Growin’ Dat in Nola

Left+to+right%3A+Ashley+Fogg%2C+Shannon+McDuff%2C+Calleen+Ferris%2C+Megan+Roberts%2C+Anais+Dutton%2C+Jordan+Niles%2C+Krista+Sawyer%2C+Eric+Crosby%2C+Syndney+Bullard%2C+Kali+Covell

courtesy of Badger Alternative Breaks

Left to right: Ashley Fogg, Shannon McDuff, Calleen Ferris, Megan Roberts, Anais Dutton, Jordan Niles, Krista Sawyer, Eric Crosby, Syndney Bullard, Kali Covell

Inclement weather gave a group of Johnson students a couple of extra sunny days in New Orleans when they were there for a week-long service trip as part of the Badger Alternative Breaks program.

Seniors Shannon McDuff and Kali Covell led the group of 10, whose focus this year was on hunger and food insecurity.

“I thought it would be really amazing to take a look at growing food and sustainable farming and urban farming,” McDuff said.

McDuff spent the summer researching various sites and projects before ultimately deciding on Grow Dat, a seven-acre site in New Orleans’ City Park with a two-acre sustainable farm.

According to its website, Grow Dat grows and harvests 25,000 pounds of fresh produce on average.
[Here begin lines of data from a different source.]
### src/rtl/instr_fetch.sv
`default_nettype none
// ============================================================================
// Module   : instr_fetch
// Brief    : Single-outstanding instruction fetch with a PC/instruction FIFO
//            toward decode; a branch redirect flushes buffered and in-flight
//            fetches.
// Revision : 1.0 - initial release
// ============================================================================
module instr_fetch #(
    parameter int PC_SIZE     = 64,
    parameter int INSTR_WIDTH = 32,
    parameter int FIFO_DEPTH  = 4
) (
    input  logic                   clk,
    input  logic                   reset,
    input  logic [PC_SIZE-1:0]     pc_in,
    input  logic                   redirect,
    output logic                   if_ready,
    output logic                   mem_req_valid,
    output logic [PC_SIZE-1:0]     mem_req_addr,
    input  logic                   mem_req_ready,
    input  logic                   mem_resp_valid,
    input  logic [INSTR_WIDTH-1:0] mem_resp_data,
    output logic                   id_valid,
    output logic [INSTR_WIDTH-1:0] id_instr,
    output logic [PC_SIZE-1:0]     id_pc,
    input  logic                   id_ready
);

    localparam int               c_PTR_W = $clog2(FIFO_DEPTH);
    localparam logic [c_PTR_W:0] c_DEPTH = (c_PTR_W + 1)'(FIFO_DEPTH);

    typedef enum logic [1:0] {
        S_IDLE = 2'd0,
        S_REQ  = 2'd1,
        S_WAIT = 2'd2,
        S_DROP = 2'd3
    } state_t;

    state_t                 r_state;
    state_t                 w_state_next;
    logic [PC_SIZE-1:0]     r_req_pc;
    logic [INSTR_WIDTH-1:0] r_instr_mem [FIFO_DEPTH];
    logic [PC_SIZE-1:0]     r_pc_mem    [FIFO_DEPTH];
    logic [c_PTR_W-1:0]     r_wptr;
    logic [c_PTR_W-1:0]     r_rptr;
    logic [c_PTR_W:0]       r_count;
    logic [c_PTR_W:0]       w_count_next;
    logic                   w_req_valid;
    logic                   w_hs;
    logic                   w_id_valid;
    logic                   w_push;
    logic                   w_pop;

    // Gating with reset keeps the next-PC register from advancing during reset.
    assign w_req_valid = (r_state == S_REQ) && !redirect && !reset;
    assign w_hs        = w_req_valid && mem_req_ready;
    assign w_id_valid  = (r_count != '0) && !redirect && !reset;
    assign w_pop       = w_id_valid && id_ready;
    assign w_push      = (r_state == S_WAIT) && mem_resp_valid && !redirect;

    always_comb begin
        w_count_next = r_count;
        if (w_push && !w_pop) begin
            w_count_next = r_count + 1'b1;
        end else if (!w_push && w_pop) begin
            w_count_next = r_count - 1'b1;
        end
    end

    always_comb begin
        w_state_next = r_state;
        case (r_state)
            S_IDLE: begin
                if ((r_count < c_DEPTH) && !redirect) begin
                    w_state_next = S_REQ;
                end
            end
            S_REQ: begin
                if (redirect) begin
                    w_state_next = S_IDLE;
                end else if (w_hs) begin
                    w_state_next = S_WAIT;
                end
            end
            S_WAIT: begin
                if (redirect) begin
                    w_state_next = mem_resp_valid ? S_IDLE : S_DROP;
                end else if (mem_resp_valid) begin
                    w_state_next = (w_count_next < c_DEPTH) ? S_REQ : S_IDLE;
                end
            end
            S_DROP: begin
                if (mem_resp_valid) begin
                    w_state_next = S_IDLE;
                end
            end
            default: w_state_next = S_IDLE;
        endcase
    end

    always_ff @(posedge clk) begin
        if (reset) begin
            r_state  <= S_IDLE;
            r_req_pc <= '0;
        end else begin
            r_state <= w_state_next;
            if (w_hs) begin
                r_req_pc <= pc_in;
            end
        end
    end

    always_ff @(posedge clk) begin
        if (reset) begin
            r_wptr  <= '0;
            r_rptr  <= '0;
            r_count <= '0;
            for (int i = 0; i < FIFO_DEPTH; i++) begin
                r_instr_mem[i] <= '0;
                r_pc_mem[i]    <= '0;
            end
        end else if (redirect) begin
            r_wptr  <= '0;
            r_rptr  <= '0;
            r_count <= '0;
        end else begin
            if (w_push) begin
                r_instr_mem[r_wptr] <= mem_resp_data;
                r_pc_mem[r_wptr]    <= r_req_pc;
                r_wptr              <= r_wptr + 1'b1;
            end
            if (w_pop) begin
                r_rptr <= r_rptr + 1'b1;
            end
            r_count <= w_count_next;
        end
    end

    assign if_ready      = w_hs;
    assign mem_req_valid = w_req_valid;
    assign mem_req_addr  = pc_in;
    assign id_valid      = w_id_valid;
    assign id_instr      = r_instr_mem[r_rptr];
    assign id_pc         = r_pc_mem[r_rptr];

endmodule
`default_nettype wire

### config.mk
export PLATFORM = sky130hd
export DESIGN_NAME = instr_fetch
export DESIGN_NICKNAME = d
export VERILOG_FILES = /design/src/rtl/instr_fetch.sv
export SDC_FILE = /design/constraint.sdc
export NUM_CORES = 1
export LEC_CHECK = 0
export CORE_ASPECT_RATIO = 0.7
export CORE_MARGIN = 4
export CORE_UTILIZATION = 50
export DETAILED_ROUTE_END_ITERATION = 6
export GPL_TIMING_DRIVEN = 0
export PLACE_DENSITY = 0.84
export SLEW_MARGIN = 20
export SYNTH_ARGS = -nofsm -noshare
export SYNTH_HDL_FRONTEND = slang
export SYNTH_SLANG_ARGS = --single-unit
### constraint.sdc
create_clock -name clk -period 7.1 [get_ports clk]
set_input_delay 1.775 -clock clk [delete_from_list [all_inputs] [get_ports clk]]
set_output_delay 1.775 -clock clk [all_outputs]
set_load 0.01 [all_outputs]
==> run_results.csv, run 1 <==
group,metric,value,unit
setup_path,slowest_delay,550,ps
floorplanning,dieArea,43400,µm²
timing,hold_ws,499,ps
finish,nNetsFinal,1700,
yosys,synth-warning-count,0,
placement,port_buffers,263,
floorplanning,die_h,176,µm
setup_path,cp-startpoint,"redirect",
timing,tns,0,ps
finish,fin_util,0.630,
power,comb_power_share,0.059,
timing,setup_viol,0,
clock_tree,cts-resized-gates,0,
detailed_routing,antenna_left,0,
timing,rsz0062_at_grt,"no",
setup_path,r2r_slack,3940,ps
global_route,antenna_found_initial,2,
finish,area_delta_synth_final,24.5,%
timing,worstMarginPinSlew,888,ps
setup_path,crit_buf_inv,5,
detailed_routing,drtPass1Iterations,5,
run,drv_cap,0,
finish,layout_common_cells,"385 x and2_1, 384 x edfxtp_1, 263 x clkdlybuf4s50_1",
setup_path,cp-endpoint,"if_ready",
placement,dpl_cell_area,23500,µm²
timing,maxSlewHeadroom,0.408,
clock_tree,cts_hold_buf,0,
detailed_routing,wirelength,46000,µm
yosys,avgSynthCellArea,15.7,µm²
placement,hpwl,30300,µm
outcome,run_status,"finished clean",
power,p_per_area,227,nW/µm²
finish,stdcell_area,25000,µm²
detailed_routing,avgViaCountPerCell,5.23,
clock_tree,numCtsBuffers,44,
setup_path,rr_endpoint,"r_pc_mem[2][1]",
power,seq_power_share,0.534,
setup_path,crit_cells,7,
floorplanning,fp.dieW,247,µm
timing,fin_ws,1310,ps
detailed_routing,via_count,11300,
clock_tree,cts_buffer_depth,3,
global_route,overflow,0,
setup_path,crit_type,"primary input to primary output",
setup_path,cp_slowest_cell,"clkdlybuf4s50_1",
clock_tree,cts_tree,"yes",
yosys,synth_area_leaders,"edfxtp_1 58%, and2_1 12%, mux4_2 11%, dfxtp_1 7.5%, mux2_2 3.4%",
global_route,grt_max_degree,42,
power,netSwitchingFraction,0.201,
clock_tree,cts_setup_buffers,0,
clock_tree,clock_latency,540,ps
hold_path,min-delay-start,"r_rptr[1]",
clock_tree,htreeDepth,2,
yosys,synth_top_cell_by_area,"edfxtp_1",
clock_tree,clock-root-buffer,"clkbuf_16",
yosys,synth_cell_types,42,
detailed_routing,first_iter_violations,861,
power,vdd_drop_max,144,µV
global_route,globalRouteTotalUtil,0.214,
detailed_routing,routedWlPerCell,21.3,µm
setup_path,worstReg2RegStart,"r_state[0]",
hold_path,hold_path_class,"flip-flop to flip-flop",
finish,drive_above_1_share,0.203,
yosys,async_flop_share,0,
yosys,syn_area,20000,µm²
floorplanning,core_area,39600,µm²
clock_tree,clk_pin_slew,60,ps
floorplanning,initial_utilization,0.506,
detailed_routing,drc_errors,0,
timing,skew,9.73,ps
setup_path,critPathMaxFanout,10,
yosys,syn_inst,1276,
yosys,syn_nets,1383,
timing,drv_slew,0,
power,clock_power_share,0.406,
setup_path,rr_worst_depth,6,
setup_path,critical_path_arrival,4020,ps
power,p_int,4.52,mW
yosys,synthFlopType,"edfxtp_1",
global_route,grt_pass1_vias,12000,
yosys,ys_ff_latch,459,
placement,placed_cells,2082,
timing,fin_crit,5790,ps
setup_path,start_kind,"primary input",
setup_path,end_kind,"primary output",
timing,finalCritPeriodShare,0.816,
placement,dpl_worst_slack,1340,ps
finish,layout.cells.non_filler,2162,
timing,hold_violations,0,
setup_path,crit_family,"buffers and inverters",
yosys,yosysSeqAreaShare,0.650,
setup_path,path_cells,"clkdlybuf4s50_1, nor4b_2, nand2_1, buf_2, buf_2, inv_1, clkdlybuf4s50_1",
power,p_leak,9.21,nW
placement,place.gp.congestion,0.751,
yosys,synth_top_area_share,0.575,
setup_path,cp.required,5330,ps
clock_tree,cts_sinks,459,
floorplanning,placementRows,61,
power,power.total,5.65,mW
finish,layout_commonest_cell,"and2_1",
yosys,synth_edf_count,384,
global_route,grt_pass1_wl,70000,µm
power,power_switching,1.14,mW
floorplanning,top_level_ports,265,
timing,fmax,0.173,GHz
[cell usage after synthesis, types with 3 or more instances]
cell type	instances
a21oi_1	5
and2_1	385
buf_2	19
buf_4	64
buf_6	8
clkbuf_1	46
clkbuf_2	5
dfxtp_1	75
edfxtp_1	384
ha_1	5
inv_1	8
mux2_1	4
mux2_2	60
mux4_2	96
nand2_1	3
nand3_1	4
nor2_1	7
nor2b_1	66
or2_2	4
[state kept, by name, indices dropped and copies added (netlist names), named ones only]
signal       flops
r_count          3
r_instr_mem    128
r_pc_mem       256
r_req_pc        64
r_rptr           2
r_state          2
r_wptr           2
[how the worst min path moves through the flow]
stage	endpoint	slack, ps	cells past startpoint
finish	r_rptr[1]	500	2
global route	r_rptr[1]	540	2
CTS	r_rptr[1]	510	2
detailed placement	r_rptr[1]	500	2
global placement	r_rptr[1]	470	2
floorplan	flip-flop	450	2
[power groups by stage]
stage                     registers [mW]  clock network, mW  logic (mW)
after floorplan                     3.07                  0       0.136
after global placement              3.08                  0       0.321
after detailed placement            3.08                  0       0.339
after CTS                           3.02               2.34       0.341
after global routing                3.03               2.46       0.356
final                               3.02               2.30       0.336
[worst register-to-register path, cell delays in order (launching register included)]
cell and delay [ps]:
dfxtp_1 350, or3b_4 460, nor4_4 660, buf_6 260, or2_4 490, buf_12 310, buf_16 270
[routing by layer]
layer  wire [µm]  GRT usage
met1       18900      0.290
met2       22700      0.362
met3        3210     0.0391
met4        1100     0.0547
met5          13          0
[cell families (layout without fill, tap and decap cells)]
family / after synthesis / after routing / synth area share
compound gates: 16 / 16 / 0.00524
xor+xnor: 1 / 1 / 0.000437
fa+ha+maj: 5 / 5 / 0.00312
buf+inv: 152 / 502 / 0.0449
flops: 459 / 459 / 0.650
mux: 160 / 160 / 0.144
other cells: 0 / 1 / 0
simple gates: 483 / 483 / 0.152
Seventy percent is sold at their in-house farm stand and at other farmers’ markets, all run by its youth employees. The other 30 percent goes to low-income residents with minimal access to fresh food through the Shared Harvest program.

While on the farm, students spent their days weeding and replanting, and even helping set up for a fundraising event that took place the weekend they left. While they were hard at work in the sun, a group of local elementary school students helped in the greenhouse and worked on character building in the afternoons.

“You do what they need you to do,” McDuff said. “Even if you don’t like weeding, if the site needs you to do it, then that’s what you do.”

One goal of sustainable farming is to build a thriving system that stimulates microbiological activity and promotes growth without the use of chemical-based fertilizers. Through their farming duties, students learned firsthand how to compost, cover crop, companion plant and crop rotate to encourage soil health.

The award-winning “eco campus” was designed and built by students and staff from the Tulane School of Architecture. Seven retrofitted shipping containers house the offices, teaching kitchen, produce handling area and cold storage, among other things.

Grow Dat’s farm is also home to a birding corridor that protects and generates essential habitats for local and migratory birds. Underneath the large wooden “birdwalk” is a landscape feature called a bioswale that filters and manages excess runoff water, draining it directly into the bayou.

Although group members said the farm was beautiful, Calleen Ferris’ favorite part was working with the animals at Animal Rescue New Orleans, where the group spent a day volunteering before getting dirt under their nails at the farm.

“I loved ARNO and working with the animals,” Ferris said. “There’s definitely power in numbers and we got to help a lot.”

As a part of each year’s service trip, students are allowed one “cultural day” to explore and experience the city. McDuff said that although the day isn’t a no-holds-barred free-for-all, they still got to have fun taking a haunted history tour, visiting the Mardi Gras Museum, going to Jackson Square and even enduring the line at Café du Monde for their world-famous Beignets.

Jackson Square is an area in the French Quarter where France officially turned Louisiana over to the United States with a flag-raising ceremony, following the Louisiana Purchase earlier that year.

The group doesn’t get any direct funding from the college, so McDuff said they sold magazine subscriptions and chocolate bars, and they held “food nights” in some of the dormitories. Some members even started GoFundMe initiatives to cover their parts of the trip.

A nor’easter moved in right when the group was scheduled to return from New Orleans and caused several flights to be cancelled, keeping the group members there until Monday, or even Tuesday for some.

Despite leaving warm, sunny weather to come back to a blizzard, McDuff and Ferris said they were both happy to be back in Vermont after a successful service trip.